# WHAT IS REQUIRED
Set down, character for character, everything in the records below from the line holding "bash standard.sh SETUP_SLACK_MARGIN=21" down to the line holding "Core utilization is higher by 19 points.", and no other line.

BEGIN SUPPLIED DATA

Source: an optimization exercise on an open RTL-to-GDS flow (aim: small area, a short achievable clock period and few clock cycles). Production flows keep margins and buffers that such runs may drop. The RTL was checked by simulation tests, not by an equivalence proof against the original design.

==> flow/design.v (excerpt) <==
module radix_converter (
    input  wire       clk,
    input  wire       rst,         
    input  wire       in_we,
    input  wire [5:0] in_addr,
    input  wire [7:0] in_wdata,
    input  wire       start,
    input  wire [6:0] in_len,
    input  wire [8:0] src_base,
    input  wire [8:0] dst_base,
    output reg        busy,
    output reg        done,
    output reg        err,
    output reg  [7:0] errcode,
    output reg  [6:0] out_len,
    input  wire [5:0] out_addr,
    output wire [7:0] out_rdata
);
Size in the first run: roughly 9100 cells after synthesis, about 75 I/O pins, about 83000 um2 of cells after synthesis.
Settings: LEC_CHECK=0, ABC_AREA=1, CAP_MARGIN=10, CORE_MARGIN=2, CORE_UTILIZATION=40, SLEW_MARGIN=10; clock period 40.0 ns.
standard.sh (not shown) runs the stock make flow with config.mk's settings and CLKGATE_MAP_FILE= SYNTH_SCRIPT=/design/flow/synth_recipe.tcl, a recipe that flattens the netlist after the stock synthesis.
==> flow/flow/run.sh <==
#!/bin/bash
set -euo pipefail
bash standard.sh SETUP_SLACK_MARGIN=22 "BUFFER_PORTS_ARGS=-buffer_cell sky130_fd_sc_hd__buf_4" finish > flow_standard.log 2>&1
The baseline completed without violations.
Testbench counts at the start, summed over its fixed seeds: cycles 37,272.
Next try:
==> flow/flow/run.sh (replaced) <==
#!/bin/bash
set -euo pipefail
bash standard.sh SETUP_SLACK_MARGIN=21 "BUFFER_PORTS_ARGS=-buffer_cell sky130_fd_sc_hd__buf_4" finish > flow_standard.log 2>&1
Settings changed: CORE_UTILIZATION 40 to 60, CTS_CLUSTER_DIAMETER set to 100, CTS_CLUSTER_SIZE set to 16.
The changed run ran to the end with no violations.
Count of clock-buffer cells in the layout is lower by 54.
Non-clock buffer count is lower by 159.
Die area is lower by about 33%.
Via count is lower by about 2.4%.
Routed wire length is lower by 5.2%.
Worst hold slack hardly moves.
Setup slack degrades by 250 ps.
Cell area is lower by 7.5%.
Synthesized area does not change.
Core utilization is higher by 19 points.
This is an optimization exercise on Yosys and OpenROAD, whose aim is a short achievable clock period and few clock cycles, not a production implementation. At most, simulation tests tie the RTL to the original design; equivalence was not proved.

// sigma_codec
module sigma_codec (
    input  wire        clk,
    input  wire        rst,
    input  wire        start,
    input  wire [31:0] stream_len,
    output wire        busy,
    output reg         done,
    output reg  [1:0]  stop_reason,
    output reg  [31:0] final_cursor,
    output wire        mem_en,
    output wire [31:0] mem_addr,
    input  wire [7:0]  mem_rdata,
    output reg         log_valid,
    input  wire        log_ready,
    output reg  [1:0]  log_kind,
    output reg  [1:0]  log_err,
    output reg  [7:0]  log_tag,
    output reg  [31:0] log_cursor,
    output reg  [31:0] log_consumed,
    output reg  [7:0]  log_safeload,
    output reg  [7:0]  log_channel,
    output reg  [31:0] log_total_len,
    output reg  [7:0]  log_chip,
    output reg  [31:0] log_data_len,
    output reg  [15:0] log_param,
    output reg         dev_req_valid,
    input  wire        dev_req_ready,
    output reg  [7:0]  dev_req_chip,
    output reg  [15:0] dev_req_param,
    output reg  [31:0] dev_req_len,
    input  wire        dev_rsp_valid,
    input  wire [15:0] dev_rsp_len,
    output reg         dev_rd_en,
    output reg  [15:0] dev_rd_addr,
    input  wire [7:0]  dev_rd_data,
    output reg         out_valid,
    input  wire        out_ready,
    output reg  [7:0]  out_data
);
clock: 8.0 ns
lec_check: 0
cap_margin: 20
core_margin: 2
core_utilization: 70
cts_cluster_diameter: 60
cts_cluster_size: 25
setup_slack_margin: 5
slew_margin: 20
run.sh (not shown) runs the stock make flow with config.mk's settings and CLKGATE_MAP_FILE= SYNTH_SCRIPT=/design/flow/synth_recipe.tcl, a recipe that flattens the netlist after the stock synthesis.
Testbench counts at the start, summed over its fixed seeds: cycles 30,175.
Edit:
==> flow/flow/run.sh (new file) <==
#!/bin/bash
set -euo pipefail
bash standard.sh SETUP_SLACK_MARGIN=5.5 finish > standard.log 2>&1
==> flow/standard.sh (new file) <==
#!/bin/bash
# synth_recipe.tcl (not shown) runs the flow's synth.tcl, then flattens the netlist and writes it again
# the make line also repeats each setting of config.mk as NAME=value (left out here)
make -C /OpenROAD-flow-scripts/flow DESIGN_CONFIG=/design/flow/config.mk WORK_HOME=/design/flow/orfs CLKGATE_MAP_FILE= SYNTH_SCRIPT=/design/flow/synth_recipe.tcl "${@:-finish}"
Settings changed: SETUP_SLACK_MARGIN 5 to default.
removed: flow/run.sh
=> Cell count goes up by a few percent; critical path depth goes down by 5; cell area goes up by roughly a tenth; worst setup slack is better by 72 ps; fmax goes up by a few percent; register-to-register slack is better by 40 ps; first-iteration DRC count goes up by well over a third.

========
sigma_codec, a different RTL version from the one above (not shown whole).
Size in the first run: about 5600 cells after synthesis, ~1700 flip-flops, about 400 I/O pins, roughly 67000 sq um of cells after synthesis.
clock: 8.0 ns
lec_check: 0
cap_margin: 20
core_margin: 2
core_utilization: 70
cts_cluster_diameter: 60
cts_cluster_size: 25
setup_slack_margin: 5
slew_margin: 20
Stock flow here: none of the scripts above is used.
The starting point finished with timing, DRC and antenna clean.
Testbench counts at the start, summed over its fixed seeds: cycles 30,175.
Rerun with:
==> flow/flow/run.sh (new file) <==
#!/bin/bash
set -euo pipefail
bash standard.sh SETUP_SLACK_MARGIN=5.5 finish > standard.log 2>&1
==> flow/standard.sh (new file) <==
#!/bin/bash
# synth_recipe.tcl (not shown) runs the flow's synth.tcl, then flattens the netlist and writes it again
# the make line also repeats each setting of config.mk as NAME=value (left out here)
make -C /OpenROAD-flow-scripts/flow DESIGN_CONFIG=/design/flow/config.mk WORK_HOME=/design/flow/orfs CLKGATE_MAP_FILE= SYNTH_SCRIPT=/design/flow/synth_recipe.tcl "${@:-finish}"
SETUP_SLACK_MARGIN = default   (was 5)
removed: flow/run.sh
Effect: Die area stays the same. Area after synthesis is unchanged. Wire length is higher by about 36%. Register-to-register slack improved by 0.08 ns. Design area is higher by 10%. Utilization grows by 8.3 points.

========
## indigo
sigma_codec, a different RTL version from the one above (not shown whole).
For scale: ~5,600 cells after synthesis, roughly 81,000 um2 of cells after synthesis.
Settings: LEC_CHECK=0, CAP_MARGIN=20, CORE_MARGIN=2, CORE_UTILIZATION=40, SLEW_MARGIN=20; clock period 8.0 ns.
Stock flow here: none of the scripts above is used.
indigo finished all stages; the layout is clean.
Modified inputs, nickel compared to indigo
- ABC_CLOCK_PERIOD_IN_PS: unset -> 3000
- SETUP_SLACK_MARGIN: unset -> 5
==> comparison <==
- nickel completed every stage of the flow, and the final layout passed the timing, DRC and antenna checks.
- Sort nickel and indigo by clock-buffer cell count asc -> top: nickel
- Fmax, nickel vs indigo: up by more than a quarter
- nickel: number of global-route vias before repair is 3.3% higher than what indigo reported.
- Max aggregate routed wire length across nickel and indigo: nickel
- For nickel, the worst setup path startpoint was pq_par[0][9], unlike indigo, where it was dev_rsp_valid.
- In the reports for nickel and indigo, the smaller number of cells on the critical path belongs to nickel.
- Half-perimeter wire length after placement in nickel is about 0.8% above indigo.
No functional check of the RTL was part of any run of this note.

[what the ideal ports hide]
The results above use ideal ports. As a check the final layouts listed here were re-extracted and re-timed, cells and wires unchanged.
Step 1 (the two cells are an assumption about what drives the block):
set clk [get_ports {clk}]
set_driving_cell -lib_cell sky130_fd_sc_hd__clkbuf_16 $clk
set_driving_cell -lib_cell sky130_fd_sc_hd__buf_2 [delete_from_list [all_inputs] $clk]
Step 2 also shifts input and output timing later by t, the mid clock arrival at the registers, as if the neighbouring blocks saw the same clock.
Slacks: no drivers / after step 1 / after step 2; pairs: no drivers / after step 1.
run | shift t [ns] | setup slack, ns | worst data-port slew with drivers (ns) | pins driven straight from the clock port
the first run of note 1 | 0.788 | 4.850 / 4.893 / 4.105 | 0.05 | 1
the second run of note 1 | 0.828 | 4.921 / 4.841 / 4.278 | 0.16 | 1
the first run of note 2 | 0.783 | 4.946 / 4.944 / 4.196 | 0.06 | 1
the second run of note 2 | 0.836 | 5.065 / 4.986 / 4.482 | 0.24 | 1
indigo | 0.926 | 3.742 / 3.802 / 2.876 | 0.08 | 1
nickel | 0.920 | 4.866 / 4.783 / 4.118 | 0.08 | 1
After both steps setup and hold are still met in every run listed. For indigo, which loses most, drivers alone change the setup slack by +0.060 ns; drivers and shift together by -0.866 ns.
Background: an optimization exercise with open tools, aiming at small area. Do not read the settings as production practice.
Only simulation tests tie the RTL to the original design; equivalence was not proved.
Power figures rest on the tool's default switching activity, not on a simulated workload.

[constraint.sdc]
create_clock -name core_clock -period 30.0 [get_ports {clk}]
set_input_delay 6.0000 -clock core_clock [delete_from_list [all_inputs] [get_ports {clk}]]
set_output_delay 6.0000 -clock core_clock [all_outputs]
set_load 0.01 [all_outputs]
[flow/run.sh]
#!/bin/bash
# The standard layout with two area-oriented settings; synthesis and
# everything else is the standard flow:
# - clock tree synthesis without dummy loads and with larger sink clusters;
# - the port buffers are the smallest buffer (the resizer may still size them).
set -euo pipefail
cts="-sink_clustering_enable -repair_clock_nets -dont_use_dummy_load"
cts="$cts -sink_clustering_size 26 -sink_clustering_max_diameter 80"
bash standard.sh "CTS_ARGS=$cts" \
    "BUFFER_PORTS_ARGS=-buffer_cell sky130_fd_sc_hd__buf_1" finish > standard_flow.log 2>&1
[config.mk]
export PLATFORM = sky130hd
export DESIGN_NAME = dali_bcb
export DESIGN_NICKNAME = dali_bcb
export VERILOG_FILES = /design/flow/design.v
export SDC_FILE = /design/flow/constraint.sdc
export NUM_CORES = 4
export LEC_CHECK = 0
export CAP_MARGIN = 20
export CORE_MARGIN = 2
export CORE_UTILIZATION = 40
export SLEW_MARGIN = 20
[design.v]
module dali_classify (
    input  wire [23:0] d,
    input  wire [23:0] te,
    input  wire [5:0]  tol,       
    output wire        is_one,
    output wire        is_two,
    output wire        above2,
    output wire [31:0] te100      
);
    function [32:0] f_add(input [31:0] a, input [31:0] b, input ci);
        integer i;
        reg c;
        begin
            c = ci;
            for (i = 0; i < 32; i = i + 1) begin
                f_add[i] = a[i] ^ b[i] ^ c;
                c = (a[i] & b[i]) | (a[i] & c) | (b[i] & c);
            end
            f_add[32] = c;
        end
    endfunction
    function f_ge(input [31:0] a, input [31:0] b);
        integer i;
        reg c;
        begin
            c = 1'b1;
            for (i = 0; i < 32; i = i + 1)
                c = (a[i] & ~b[i]) | (a[i] & c) | (~b[i] & c);
            f_ge = c;
        end
    endfunction
    wire [31:0] p0 = tol[0] ? {8'd0, te} : 32'd0;
    wire [31:0] p1 = (tol[1] ? {7'd0, te, 1'b0} : 32'd0) |
                     (tol[5] ? {3'd0, te, 5'd0} : 32'd0);
    wire [31:0] p2 = tol[2] ? {6'd0, te, 2'd0} : 32'd0;
    wire [31:0] p3 = tol[3] ? {5'd0, te, 3'd0} : 32'd0;
    wire [31:0] p4 = tol[4] ? {4'd0, te, 4'd0} : 32'd0;
    wire [32:0] s01  = f_add(p0, p1, 1'b0);
    wire [32:0] s23  = f_add(p2, p3, 1'b0);
    wire [32:0] s014 = f_add(s01[31:0], p4, 1'b0);
    wire [32:0] tt   = f_add(s014[31:0], s23[31:0], 1'b0);
    wire [32:0] y1 = f_add({2'd0, te, 6'd0}, {3'd0, te, 5'd0}, 1'b0);
    wire [32:0] y  = f_add(y1[31:0], {6'd0, te, 2'd0}, 1'b0);
    wire [32:0] x1 = f_add({2'd0, d, 6'd0}, {3'd0, d, 5'd0}, 1'b0);
    wire [32:0] x  = f_add(x1[31:0], {6'd0, d, 2'd0}, 1'b0);
    wire [32:0] r  = f_add(y[31:0], tt[31:0], 1'b0);
    wire [32:0] m  = f_add(y[31:0], ~tt[31:0], 1'b1);
    wire ge1 = f_ge(x[31:0], m[31:0]);
    wire le1 = f_ge(r[31:0], x[31:0]);
    wire ge2 = f_ge({1'b0, x[31:1]}, m[31:0]);
    wire le2 = f_ge(r[31:0], {1'b0, x[31:1]});
    assign is_one = ge1 & le1;
    assign is_two = !(ge1 & le1) & ge2 & le2;
    assign above2 = !le2;
    assign te100 = y[31:0];
endmodule
Context: an optimization exercise on an open-source flow, tuned for small area, a short achievable clock period and few clock cycles per item. The choices shown serve that exercise and are no tape-out recipe. In this exercise RTL edits were held to simulation tests only and were not proved equivalent to the original. Power figures rest on the tool's default switching activity, not on a simulated workload.

==> flow/config.mk <==
export PLATFORM = sky130hd
export DESIGN_NAME = hme_refine
export DESIGN_NICKNAME = hme_refine
export VERILOG_FILES = /design/flow/design.v
export SDC_FILE = /design/flow/constraint.sdc
export NUM_CORES = 4
export LEC_CHECK = 0
export CAP_MARGIN = 20
export CORE_MARGIN = 2
export CORE_UTILIZATION = 35
export PLACE_DENSITY = 0.55
export SLEW_MARGIN = 20
==> flow/standard.sh <==
#!/bin/bash
# synth_recipe.tcl (not shown) runs the flow's synth.tcl, then flattens the netlist and writes it again
# the make line also repeats each setting of config.mk as NAME=value (left out here)
make -C /OpenROAD-flow-scripts/flow DESIGN_CONFIG=/design/flow/config.mk WORK_HOME=/design/flow/orfs CLKGATE_MAP_FILE= SYNTH_SCRIPT=/design/flow/synth_recipe.tcl "${@:-finish}"
==> flow/constraint.sdc <==
create_clock -name core_clock -period 24.0 [get_ports {clk}]
set_input_delay 4.8000 -clock core_clock [delete_from_list [all_inputs] [get_ports {clk}]]
set_output_delay 4.8000 -clock core_clock [all_outputs]
set_load 0.01 [all_outputs]
==> flow/flow/run.sh <==
#!/bin/bash
# The standard layout, with plain buf_1 cells as the port buffers and larger
# clock-tree sink clusters without dummy loads.
set -euo pipefail
bash standard.sh "BUFFER_PORTS_ARGS=-buffer_cell sky130_fd_sc_hd__buf_1" \
  "CTS_ARGS=-sink_clustering_enable -repair_clock_nets -dont_use_dummy_load -sink_clustering_size 24 -sink_clustering_max_diameter 120" \
  finish > make_finish.log 2>&1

END SUPPLIED DATA

# FINAL ANSWER
bash standard.sh SETUP_SLACK_MARGIN=21 "BUFFER_PORTS_ARGS=-buffer_cell sky130_fd_sc_hd__buf_4" finish > flow_standard.log 2>&1
Settings changed: CORE_UTILIZATION 40 to 60, CTS_CLUSTER_DIAMETER set to 100, CTS_CLUSTER_SIZE set to 16.
The changed run ran to the end with no violations.
Count of clock-buffer cells in the layout is lower by 54.
Non-clock buffer count is lower by 159.
Die area is lower by about 33%.
Via count is lower by about 2.4%.
Routed wire length is lower by 5.2%.
Worst hold slack hardly moves.
Setup slack degrades by 250 ps.
Cell area is lower by 7.5%.
Synthesized area does not change.
Core utilization is higher by 19 points.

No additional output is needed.